Stored data entries:
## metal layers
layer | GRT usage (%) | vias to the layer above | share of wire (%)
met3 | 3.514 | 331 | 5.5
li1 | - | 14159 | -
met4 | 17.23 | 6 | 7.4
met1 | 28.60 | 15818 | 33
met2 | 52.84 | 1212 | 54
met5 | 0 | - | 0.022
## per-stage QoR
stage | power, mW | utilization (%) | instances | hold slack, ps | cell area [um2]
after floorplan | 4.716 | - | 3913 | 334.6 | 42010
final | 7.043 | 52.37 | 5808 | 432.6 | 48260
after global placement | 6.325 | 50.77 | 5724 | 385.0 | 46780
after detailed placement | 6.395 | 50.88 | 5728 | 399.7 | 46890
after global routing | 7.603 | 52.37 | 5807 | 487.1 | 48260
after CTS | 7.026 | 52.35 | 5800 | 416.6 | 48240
**src/periodic_task_due_scheduler_defines.svh**
```systemverilog
// Assertion macros shared by the scheduler RTL.
// Each check samples on clk and is disabled while rst_n is low.
`ifndef PERIODIC_TASK_DUE_SCHEDULER_DEFINES_SVH
`define PERIODIC_TASK_DUE_SCHEDULER_DEFINES_SVH

`ifndef SYNTHESIS

// Check that a condition holds on every rising clock edge.
`define PTDS_ASSERT_ALW(lbl, cond, msg) \
  lbl: assert property (@(posedge clk) disable iff (!rst_n) (cond)) else $error(msg);

// Check that a consequent holds in the same cycle as its antecedent.
`define PTDS_ASSERT_IMP(lbl, ante, cons, msg) \
  lbl: assert property (@(posedge clk) disable iff (!rst_n) (ante) |-> (cons)) else $error(msg);

`else

`define PTDS_ASSERT_ALW(lbl, cond, msg)
`define PTDS_ASSERT_IMP(lbl, ante, cons, msg)

`endif

`endif

```
**src/ptds_pkg.sv**
```systemverilog
`default_nettype none

package ptds_pkg;

  // Input operation codes
  localparam logic [2:0] OP_RUN        = 3'd0;
  localparam logic [2:0] OP_REGISTER   = 3'd1;
  localparam logic [2:0] OP_UNREGISTER = 3'd2;
  localparam logic [2:0] OP_SUSPEND    = 3'd3;
  localparam logic [2:0] OP_RESUME     = 3'd4;

  // Result status codes
  localparam logic ST_DONE = 1'b0;
  localparam logic ST_REJ  = 1'b1;

  // Slot commands broadcast to the cell row
  localparam logic [2:0] CMD_NONE  = 3'd0;
  localparam logic [2:0] CMD_ALLOC = 3'd1;
  localparam logic [2:0] CMD_DROP  = 3'd2;
  localparam logic [2:0] CMD_HOLD  = 3'd3;
  localparam logic [2:0] CMD_WAKE  = 3'd4;

  // Control from the sequencer to every cell
  typedef struct packed {
    logic [2:0] cmd;
    logic       adv;
  } cell_ctl_t;

  // Status from one cell back to the sequencer
  typedef struct packed {
    logic tok;
    logic hit;
    logic live;
  } cell_stat_t;

endpackage

`default_nettype wire

```
**src/ptds_cell.sv**
```systemverilog
`default_nettype none

module ptds_cell import ptds_pkg::*; (
  input  wire logic        clk,
  input  wire logic        rst_n,
  input  wire cell_ctl_t   ctl,
  input  wire logic        sel,
  input  wire logic [31:0] now_ms,
  input  wire logic [31:0] period_ms,
  input  wire logic        tok_in,
  output cell_stat_t       stat
);

  logic [31:0] period_r;
  logic [31:0] last_r;
  logic        en_r;
  logic        live_r;
  logic        tok_r;
  logic [31:0] elapsed;
  logic        due;

  // Compare wrap-around elapsed time against the interval
  assign elapsed = now_ms - last_r;
  assign due     = tok_r && en_r && live_r && (elapsed >= period_r);

  assign stat.tok  = tok_r;
  assign stat.hit  = due;
  assign stat.live = live_r;

  // Advance the scan token to the next cell
  always_ff @(posedge clk) begin
    if (!rst_n) begin
      tok_r <= 1'b0;
    end else if (ctl.adv) begin
      tok_r <= tok_in;
    end
  end

  // Apply slot commands to the enable and live flags
  always_ff @(posedge clk) begin
    if (!rst_n) begin
      en_r   <= 1'b0;
      live_r <= 1'b0;
    end else if (sel) begin
      unique case (ctl.cmd)
        CMD_ALLOC: begin
          en_r   <= 1'b1;
          live_r <= 1'b1;
        end
        CMD_DROP: begin
          en_r   <= 1'b0;
          live_r <= 1'b0;
        end
        CMD_HOLD: en_r <= 1'b0;
        CMD_WAKE: en_r <= 1'b1;
        default: ;
      endcase
    end
  end

  // Hold interval and stamp payload; restamp on alloc, wake or a due hit
  always_ff @(posedge clk) begin
    if (sel && ctl.cmd == CMD_ALLOC) begin
      period_r <= period_ms;
    end
    if ((sel && (ctl.cmd == CMD_ALLOC || ctl.cmd == CMD_WAKE)) || (ctl.adv && due)) begin
      last_r <= now_ms;
    end
  end

endmodule

`default_nettype wire

```
**src/periodic_task_due_scheduler.sv**
```systemverilog
// Periodic task due scheduler: a row of SLOT_COUNT task slots.
// Input channel (in_valid / in_stall) takes one operation per item: run check,
// register, unregister, suspend or resume. Result channel (out_valid /
// out_stall) returns one or more result items per input item, the final one
// marked by out_last.
// Register, unregister, suspend, resume and rejected codes: one result, shown
// the cycle after the item is accepted; a new item is taken once that result
// is taken or the output register is free.
// Run check: a token walks the cell row, one slot per cycle while no receiver
// stall holds it back. Due results come out in ascending slot order; one due
// slot is held back so that the final one can carry out_last.
// The input is stalled while a run is in progress.
// A receiver stall freezes the walk only when a finished result cannot move;
// no result is dropped or repeated.
// Reset (rst_n low, synchronous) frees every slot and clears all pending work.
`default_nettype none
`include "periodic_task_due_scheduler_defines.svh"

module periodic_task_due_scheduler import ptds_pkg::*; #(
  parameter int SLOT_COUNT = 8
) (
  input  wire logic        clk,
  input  wire logic        rst_n,
  input  wire logic        in_valid,
  output      logic        in_stall,
  input  wire logic [2:0]  in_opcode,
  input  wire logic [7:0]  in_slot_index,
  input  wire logic [31:0] in_period_ms,
  input  wire logic [31:0] in_now_ms,
  output      logic        out_valid,
  input  wire logic        out_stall,
  output      logic        out_status,
  output      logic [5:0]  out_slot_out,
  output      logic        out_due_valid,
  output      logic        out_last
);

  localparam int IW = (SLOT_COUNT > 1) ? $clog2(SLOT_COUNT) : 1;
  localparam int UW = $clog2(SLOT_COUNT + 1);

  localparam logic [1:0] ST_IDLE  = 2'd0;
  localparam logic [1:0] ST_SCAN  = 2'd1;
  localparam logic [1:0] ST_FINAL = 2'd2;

  logic [1:0]            state_r, state_nxt;
  logic [IW-1:0]         idx_r, idx_nxt;
  logic                  pend_v_r, pend_v_nxt;
  logic [IW-1:0]         pend_slot_r, pend_slot_nxt;
  logic [UW-1:0]         used_r, used_nxt;
  logic [31:0]           now_r;

  logic                  out_valid_r;
  logic                  out_status_r;
  logic [5:0]            out_slot_r;
  logic                  out_due_r;
  logic                  out_last_r;

  logic                  out_free;
  logic                  in_acc;
  logic                  load_out;
  logic                  ld_status;
  logic [5:0]            ld_slot;
  logic                  ld_due;
  logic                  ld_last;
  logic                  start;
  logic                  adv;
  logic [2:0]            cmd;
  logic                  live_idx;
  logic                  scan_hit;
  logic [31:0]           cell_now;

  cell_ctl_t             ctl;
  cell_stat_t            stat [SLOT_COUNT];
  logic [SLOT_COUNT-1:0] idx_sel;
  logic [SLOT_COUNT-1:0] alloc_sel;
  logic [SLOT_COUNT-1:0] sel_vec;
  logic [SLOT_COUNT-1:0] live_vec;
  logic [SLOT_COUNT-1:0] hit_vec;
  logic [SLOT_COUNT-1:0] tok_vec;
  logic [SLOT_COUNT:0]   tok_chain;

  assign out_free = !out_valid_r || !out_stall;
  assign in_stall = !((state_r == ST_IDLE) && out_free);
  assign in_acc   = in_valid && !in_stall;

  // Decode slot selects and gather cell status
  for (genvar i = 0; i < SLOT_COUNT; i++) begin : g_sel
    assign idx_sel[i]   = (in_slot_index == 8'(i));
    assign alloc_sel[i] = (used_r == UW'(i));
    assign live_vec[i]  = stat[i].live;
    assign hit_vec[i]   = stat[i].hit;
    assign tok_vec[i]   = stat[i].tok;
  end

  assign sel_vec  = (cmd == CMD_ALLOC) ? alloc_sel : idx_sel;
  assign live_idx = |(live_vec & idx_sel);
  assign scan_hit = |hit_vec;
  assign cell_now = (state_r == ST_IDLE) ? in_now_ms : now_r;

  // Sequence operations, scan steps and result loads
  always_comb begin
    state_nxt     = state_r;
    idx_nxt       = idx_r;
    pend_v_nxt    = pend_v_r;
    pend_slot_nxt = pend_slot_r;
    used_nxt      = used_r;
    load_out      = 1'b0;
    ld_status     = ST_DONE;
    ld_slot       = '0;
    ld_due        = 1'b0;
    ld_last       = 1'b1;
    cmd           = CMD_NONE;
    adv           = 1'b1;
    start         = 1'b0;
    unique case (state_r)
      ST_IDLE: begin
        if (in_acc) begin
          load_out = 1'b1;
          unique case (in_opcode)
            OP_RUN: begin
              load_out   = 1'b0;
              start      = 1'b1;
              idx_nxt    = '0;
              pend_v_nxt = 1'b0;
              state_nxt  = ST_SCAN;
            end
            OP_REGISTER: begin
              if (in_period_ms != 32'd0 && used_r < UW'(SLOT_COUNT)) begin
                cmd      = CMD_ALLOC;
                used_nxt = used_r + 1'b1;
                ld_slot  = 6'(used_r);
              end else begin
                ld_status = ST_REJ;
              end
            end
            OP_UNREGISTER: begin
              if (in_slot_index < 8'(SLOT_COUNT) && live_idx) begin
                cmd = CMD_DROP;
              end else begin
                ld_status = ST_REJ;
              end
            end
            OP_SUSPEND: begin
              if (in_slot_index < 8'(used_r)) begin
                cmd = CMD_HOLD;
              end else begin
                ld_status = ST_REJ;
              end
            end
            OP_RESUME: begin
              if (in_slot_index < 8'(used_r)) begin
                cmd = CMD_WAKE;
              end else begin
                ld_status = ST_REJ;
              end
            end
            default: ld_status = ST_REJ;
          endcase
        end
      end
      ST_SCAN: begin
        if (scan_hit && pend_v_r) begin
          adv = out_free;
          if (out_free) begin
            load_out      = 1'b1;
            ld_slot       = 6'(pend_slot_r);
            ld_due        = 1'b1;
            ld_last       = 1'b0;
            pend_slot_nxt = idx_r;
          end
        end else if (scan_hit) begin
          pend_v_nxt    = 1'b1;
          pend_slot_nxt = idx_r;
        end
        if (adv) begin
          idx_nxt = idx_r + 1'b1;
          if (idx_r == IW'(SLOT_COUNT - 1)) begin
            state_nxt = ST_FINAL;
          end
        end
      end
      ST_FINAL: begin
        if (out_free) begin
          load_out   = 1'b1;
          ld_due     = pend_v_r;
          ld_slot    = pend_v_r ? 6'(pend_slot_r) : 6'd0;
          pend_v_nxt = 1'b0;
          state_nxt  = ST_IDLE;
        end
      end
      default: state_nxt = ST_IDLE;
    endcase
  end

  assign ctl.cmd = cmd;
  assign ctl.adv = adv;

  // Build the cell row; the token enters at slot zero
  assign tok_chain[0] = start;
  for (genvar i = 0; i < SLOT_COUNT; i++) begin : g_cell
    ptds_cell u_cell (
      .clk       (clk),
      .rst_n     (rst_n),
      .ctl       (ctl),
      .sel       (sel_vec[i]),
      .now_ms    (cell_now),
      .period_ms (in_period_ms),
      .tok_in    (tok_chain[i]),
      .stat      (stat[i])
    );
    assign tok_chain[i+1] = stat[i].tok;
  end

  // Control registers
  always_ff @(posedge clk) begin
    if (!rst_n) begin
      state_r  <= ST_IDLE;
      pend_v_r <= 1'b0;
      used_r   <= '0;
    end else begin
      state_r  <= state_nxt;
      pend_v_r <= pend_v_nxt;
      used_r   <= used_nxt;
    end
  end

  // Scan position, held slot and latched tick
  always_ff @(posedge clk) begin
    idx_r       <= idx_nxt;
    pend_slot_r <= pend_slot_nxt;
    if (in_acc) begin
      now_r <= in_now_ms;
    end
  end

  // Output register: load a result, drop it once taken
  always_ff @(posedge clk) begin
    if (!rst_n) begin
      out_valid_r <= 1'b0;
    end else if (load_out) begin
      out_valid_r <= 1'b1;
    end else if (!out_stall) begin
      out_valid_r <= 1'b0;
    end
  end

  always_ff @(posedge clk) begin
    if (load_out) begin
      out_status_r <= ld_status;
      out_slot_r   <= ld_slot;
      out_due_r    <= ld_due;
      out_last_r   <= ld_last;
    end
  end

  assign out_valid     = out_valid_r;
  assign out_status    = out_status_r;
  assign out_slot_out  = out_slot_r;
  assign out_due_valid = out_due_r;
  assign out_last      = out_last_r;

  `PTDS_ASSERT_IMP(a_tok_scan, state_r == ST_SCAN, $onehot(tok_vec), "scan token lost or split")
  `PTDS_ASSERT_IMP(a_tok_idle, state_r != ST_SCAN, tok_vec == '0, "stray scan token")
  `PTDS_ASSERT_ALW(a_used_max, used_r <= UW'(SLOT_COUNT), "slot count beyond table")
  `PTDS_ASSERT_IMP(a_pend_idle, state_r == ST_IDLE, !pend_v_r, "held due slot while idle")
  `PTDS_ASSERT_IMP(a_due_run, load_out && ld_due, state_r != ST_IDLE, "due result outside a run")

endmodule

`default_nettype wire

```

About this task:
Copy each line of the preceding data that contains the string "cycle".

Reply to the task:
// Check that a consequent holds in the same cycle as its antecedent.
// the cycle after the item is accepted; a new item is taken once that result
// Run check: a token walks the cell row, one slot per cycle while no receiver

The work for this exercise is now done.